===== config.mk =====
export PLATFORM = sky130hd
export DESIGN_NAME = ifid_pipe_ctrl
export DESIGN_NICKNAME = d
export VERILOG_FILES = /design/src/rtl/ifid_pipe_ctrl.sv
export SDC_FILE = /design/constraint.sdc
export NUM_CORES = 1
export LEC_CHECK = 0
export BUFFER_PORTS_ARGS = -buffer_cell sky130_fd_sc_hd__clkbuf_2
export CORE_MARGIN = 8
export CORE_UTILIZATION = 49
export DETAILED_ROUTE_END_ITERATION = 10
export GPL_ROUTABILITY_DRIVEN = 0
export GPL_TIMING_DRIVEN = 0
export PLACE_DENSITY = 0.77
export RECOVER_POWER = 100
export SYNTH_ARGS = -nofsm -noshare
export SYNTH_HDL_FRONTEND = slang
export SYNTH_SLANG_ARGS = --single-unit

===== constraint.sdc =====
create_clock -name CLK -period 2.1 [get_ports CLK]
set_input_delay 0.105 -clock CLK [delete_from_list [all_inputs] [get_ports CLK]]
set_output_delay 0.105 -clock CLK [all_outputs]
set_load 0.05 [all_outputs]

===== src/rtl/ifid_pipe_ctrl.sv =====
// Front-end pipeline sequencer: owns the fetch PC and resolves start/halt/branch/load-use
// into per-cycle IF/ID enable/flush and ID/EX bubble controls.
module ifid_pipe_ctrl #(
    parameter logic [7:0]  RESET_PC     = 8'h00,
    parameter logic [7:0]  PC_STEP      = 8'd1,
    parameter int unsigned STALL_CYCLES = 1
) (
    input  logic       CLK,
    input  logic       RST,
    input  logic       start,
    input  logic       halt_req,
    input  logic       branch_taken,
    input  logic [7:0] branch_target,
    input  logic       lu_hazard,
    output logic [7:0] pc,
    output logic       pc_en,
    output logic       ifid_en,
    output logic       ifid_flush,
    output logic       idex_bubble,
    output logic       busy,
    output logic [1:0] state
);

    typedef enum logic [1:0] {
        S_IDLE  = 2'b00,
        S_RUN   = 2'b01,
        S_STALL = 2'b10,
        S_HALT  = 2'b11
    } state_t;

    // Counter holds the freeze cycles still owed after the hazard cycle itself.
    localparam logic [3:0] STALL_INIT = 4'(STALL_CYCLES - 1);

    state_t     r_state;
    logic [7:0] r_pc;
    logic [3:0] r_cnt;

    state_t     w_state_nxt;
    logic [7:0] w_pc_nxt;
    logic [3:0] w_cnt_nxt;

    always_ff @(posedge CLK) begin
        if (RST) begin
            r_state <= S_IDLE;
            r_pc    <= RESET_PC;
            r_cnt   <= 4'd0;
        end else begin
            r_state <= w_state_nxt;
            r_pc    <= w_pc_nxt;
            r_cnt   <= w_cnt_nxt;
        end
    end

    always_comb begin
        w_state_nxt = r_state;
        w_pc_nxt    = r_pc;
        w_cnt_nxt   = r_cnt;
        case (r_state)
            S_IDLE, S_HALT: begin
                if (start) w_state_nxt = S_RUN;
            end
            S_RUN: begin
                if (halt_req) begin
                    w_state_nxt = S_HALT;
                end else if (branch_taken) begin
                    w_pc_nxt = branch_target;
                end else if (lu_hazard) begin
                    if (STALL_CYCLES > 1) begin
                        w_state_nxt = S_STALL;
                        w_cnt_nxt   = STALL_INIT;
                    end
                end else begin
                    w_pc_nxt = r_pc + PC_STEP;
                end
            end
            S_STALL: begin
                if (halt_req) begin
                    w_state_nxt = S_HALT;
                    w_cnt_nxt   = 4'd0;
                end else if (branch_taken) begin
                    w_state_nxt = S_RUN;
                    w_pc_nxt    = branch_target;
                    w_cnt_nxt   = 4'd0;
                end else if (r_cnt <= 4'd1) begin
                    w_state_nxt = S_RUN;
                    w_cnt_nxt   = 4'd0;
                end else begin
                    w_cnt_nxt = r_cnt - 4'd1;
                end
            end
            default: w_state_nxt = S_IDLE;
        endcase
    end

    // A halt request silences every control in both RUN and STALL.
    always_comb begin
        pc_en       = 1'b0;
        ifid_en     = 1'b0;
        ifid_flush  = 1'b0;
        idex_bubble = 1'b0;
        case (r_state)
            S_RUN: begin
                if (!halt_req) begin
                    if (branch_taken) begin
                        pc_en      = 1'b1;
                        ifid_flush = 1'b1;
                    end else if (lu_hazard) begin
                        idex_bubble = 1'b1;
                    end else begin
                        pc_en   = 1'b1;
                        ifid_en = 1'b1;
                    end
                end
            end
            S_STALL: begin
                if (!halt_req) begin
                    if (branch_taken) begin
                        pc_en      = 1'b1;
                        ifid_flush = 1'b1;
                    end else begin
                        idex_bubble = 1'b1;
                    end
                end
            end
            default: ;
        endcase
    end

    assign pc    = r_pc;
    assign state = r_state;
    assign busy  = (r_state == S_RUN) || (r_state == S_STALL);

endmodule


; Word level (Yosys, flattened, before mapping)
; Index checks and enable logic that the tools add are counted.
[totals]
ff_bits = 14
out_inout_bits = 15
inputBits = 14
[classes]
n_reduce_logical = 7
order_cmp = 1
n_eq_ne = 10
add_sub_neg = 2
muxes = 31
[op_table]
columns = cell, n
row1 = $mux 8, 5
row2 = $pmux 8 s2, 1
row3 = $mux 1, 14
row4 = $mux 4, 3
row5 = $mux 2, 5
row6 = $ne 2x2->1 const B, 5
row7 = $add 8x1->8 const B, 1
row8 = $pmux 2 s3, 1
row9 = $reduce_and 5->1, 1
row10 = $eq 2x2->1 const B, 2
row11 = $le 4x1->1 const B, 1
row12 = $ne 4x4->1 const B, 1
row13 = $pmux 1 s2, 2
row14 = $reduce_or 2->1, 2
row15 = $sub 4x1->4 const B, 1
row16 = $ne 3x3->1 const B, 1
row17 = $reduce_and 3->1, 1
row18 = $eq 2x1->1 const B, 1
row19 = $logic_not 2->1, 1
row20 = $reduce_bool 2->1, 1
row21 = $logic_or 1x1->1, 1

; Depth between registers and ports, before layout
[depth]
depth_word = 5
mapped_depth = 8
depth_no_buf = 6

; Worst setup path before layout
; OpenSTA, ideal clock, no wires.
[synth_timing]
path_type = register to output
startpoint = register r_state[1] (netlist: state[1])
endpoint = output port pc_en
t_arrival_ps = 2298
n_path_buf = 1
path_stages_with_launch = 5
slack_ps = -303
cell_sequence = dfxtp_1 ha_1 buf_6 o21ai_0 a211oi_1
[synth_between]
elab_chain_len = 2
elab_cells_between_ends = 3
[synth_rtl]
columns = item, line_no
row1 = "start, declared", 34  ; state_t r_state;
row2 = "start signal, assigned", 48  ; r_state <= w_state_nxt;
row3 = $eq 2x2->1 or $eq 2x1->1 (tied branches), 101  ; case (r_state)
row4 = $pmux 1 s2 (*), 101
row5 = "end, declared", 16  ; output logic pc_en,
; Mark *: on every way between the ends. The rest lies on a longest branch, timed or not.

; Worst setup path in the final report
[layout_timing]
startpoint = register r_state[0] (netlist: state[0])
endpoint = output port ifid_flush
[layout_between]
elab_chain_len = 3
elab_cells_between_ends = 4
[layout_rtl]
columns = item, line_no
row1 = $eq 2x1->1 or $eq 2x2->1 (tied branches), 101
row2 = $reduce_or 2->1 (no source line) (*), -
row3 = $mux 1 (*), -
row4 = "end, declared", 18  ; output logic ifid_flush,
; Marked as above.

==> impl_metrics.tcl <==
set metrics [dict create \
    grt-ovfl-total 0 \
    ys_types 33 \
    synth_largest_area_cell "dfxtp_1" \
    report.final.slew_viol_count 0 \
    dp_hpwl_um 1850 \
    grt_pass1_vias 853 \
    grt_busiest_layer "met2" \
    antenna_found_initial 0 \
    netlist_top_cells_count "14 x dfxtp_1, 12 x o21ai_0, 11 x nor2_1" \
    cts-root-buf "clkbuf_4" \
    layout_min_cycle_time_ps 1860 \
    finalNetCount 167 \
    clockBufferDepth 2 \
    synth_top_area_share_pct 30.5 \
    drcViolationCount 0 \
    setup_tns_ps 0 \
    postCtsSetupBuffers 0 \
    drtAntennaViolNets 0 \
    async_flop_share_pct 0 \
    grt_max_degree 11 \
    synthCells 116 \
    worst-path-max-fanout 4 \
    antennaDiodeCount 0 \
    clk_latency_ps 270 \
    grt.met2_usage_pct 23.0 \
    clk_pin_slew_ps 90 \
    drive_gt1_share_pct 19.7 \
    clock-sinks 14 \
    start_util_pct 52.7 \
    status "complete, no violations" \
    totalWireLength_um 2310 \
    pre_cts_slack_ps 320 \
    track_usage_pct 13.9 \
    syn_nets 135 \
    cp_slowest_stage_delay_ps 470 \
    drtIter0Drc 37 \
    vdd_drop_max_uv 345 \
    final-setup-viol-count 0 \
    rsz0062_at_grt "no" \
    areaGrowthSynthToFinish_pct 20.5 \
    fp.dieH_um 59.3 \
    yosysMostFrequentCell "dfxtp_1" \
    final.period_utilization_pct 88.8 \
    powerDensity_nw_per_um2 588 \
    dieWidth_um 59.3 \
    cts_resized 0 \
    viasPerCell 5.44 \
    cpMostUsedCell "inv_1" \
    wl_per_cell_um 13.5 \
    synth_seq_area_share_pct 30.5 \
    place_inst 168 \
    cp.arrival_ps 1760 \
    num_rows 15 \
    synth_area_leaders "dfxtp_1 30%, ha_1 6.8%, o21ai_0 6.5%" \
    hp-class "in2reg" \
    critPathKind "reg2out" \
    max_slew.worst_pin.slew_ps 611 \
    ys_seq_elements 14 \
    met3_usage_pct 2.82 \
    coreArea_um2 1750 \
    cap_violations 0 \
    p_leak_nw 0.440 \
    slew_headroom_pct 59.4 \
    finalHoldViolCount 0 \
    synth_ff_type "dfxtp_1" \
    firstDrtPassIters 4 \
    cts_tree "built" \
    io_pins 29 \
    crit_slowest_cell "clkbuf_1" \
    worstPathRequired_ps 2000 \
    cp-end-kind "output port" \
    dieArea_um2 3520 \
    p_total_mw 0.652 \
    vias 935 \
    synth-edff-count 0 \
    cts_max_level 1 \
    cts_hold_buf 0 \
    skew_ps 4.02 \
    cts-buffers-inserted 3 \
    yosysWarnings 0 \
    utilization_pct 63.5 \
    worst_setup_path_start_kind "flop" \
    fmax_ghz 0.537 \
    syn_area_per_cell_um2 7.93 \
    postLayoutSetupSlackWorst_ps 236 \
    grt_pass1_wl_um 3910 \
    use_met1_pct 17.7 \
    synth_area_um2 920 \
    fin_cells 172 \
    portBuffers 27 \
    cp_cell_sequence "inv_1 > ha_1 > inv_1 > and3_1 > clkbuf_1" \
]
## metrics by stage
stage	instance area, µm²	hold WS [ps]
6_report	1110	71.2
5_1_grt	1110	91.8
4_1_cts	1130	66.7
3_5_place_dp	1100	361
3_3_place_gp	1100	356
2_1_floorplan	930	177
## critical path: cells and delay by family, from the launching register on
kind | cells | cell delay (ps)
buf+inv | 3 | 640
flops | 1 | 360
fa+ha+maj | 1 | 340
simple gates | 1 | 150
## final timing paths
check / startpoint / to / slack [ps] / cells after the start
setup / recovery: state[0] / ifid_flush / 240 / 5
hold / removal: RST / state[0] / 70 / 2
setup reg to reg: state[0] / pc[1] / 270 / 8
hold reg to reg: r_cnt[3] / r_cnt[3] / 500 / 1
## state kept, by name, indices dropped and copies added, names as in the netlist
register and count:
state 2, pc 8, r_cnt 4
## cell families after synthesis
group / share of synthesized area, %
AO/OA/AOI/OAI: 27.9
adder cells (fa/ha/maj): 6.80
AND/OR/NAND/NOR: 25.0
flip-flops: 30.5
buffers and inverters: 8.71
multiplexers: 1.09
## cell usage in the layout, fill, tap and decap left out, types with 2 or more instances in the layout
cell,count
nor2b_1,3
nand2b_1,6
clkbuf_2,14
buf_6,3
clkbuf_4,3
a22oi_1,3
a311oi_1,4
nand3_1,3
dfxtp_1,14
a211oi_1,2
inv_1,8
nor3b_1,2
clkbuf_1,14
and3_1,5
nor2_1,12
o21ai_0,12
ha_1,5
o2bb2ai_1,2
nand2_1,7
a21oi_1,9
## per-layer routing
metal,vias up,wire (µm)
met2,31,1130
met4,0,13
met3,2,156
li1,479,-
met5,-,0
met1,423,1020
## power breakdown
group,total (mW),switching (mW),internal [mW]
Clock,0.191,0.0858,0.105
Sequential,0.286,0.0104,0.276
Combinational,0.175,0.123,0.0518
Total,0.652,0.219,0.433
## area by class of cell
cell class	instances	area, µm²
clock buffers	4	36.3
fillers	167	637
multi-input cells	88	562
plain buffers	6	50.0
well taps	25	31.3
repair buffers	27	119
inverters	8	30.0
flip-flops and latches	14	280
Note: power is estimated with default switching activity, not from simulation.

## Exercise requirements
Copy out, from the material above, each line in which the string "constraint" is found.

## Final answer
export SDC_FILE = /design/constraint.sdc
===== constraint.sdc =====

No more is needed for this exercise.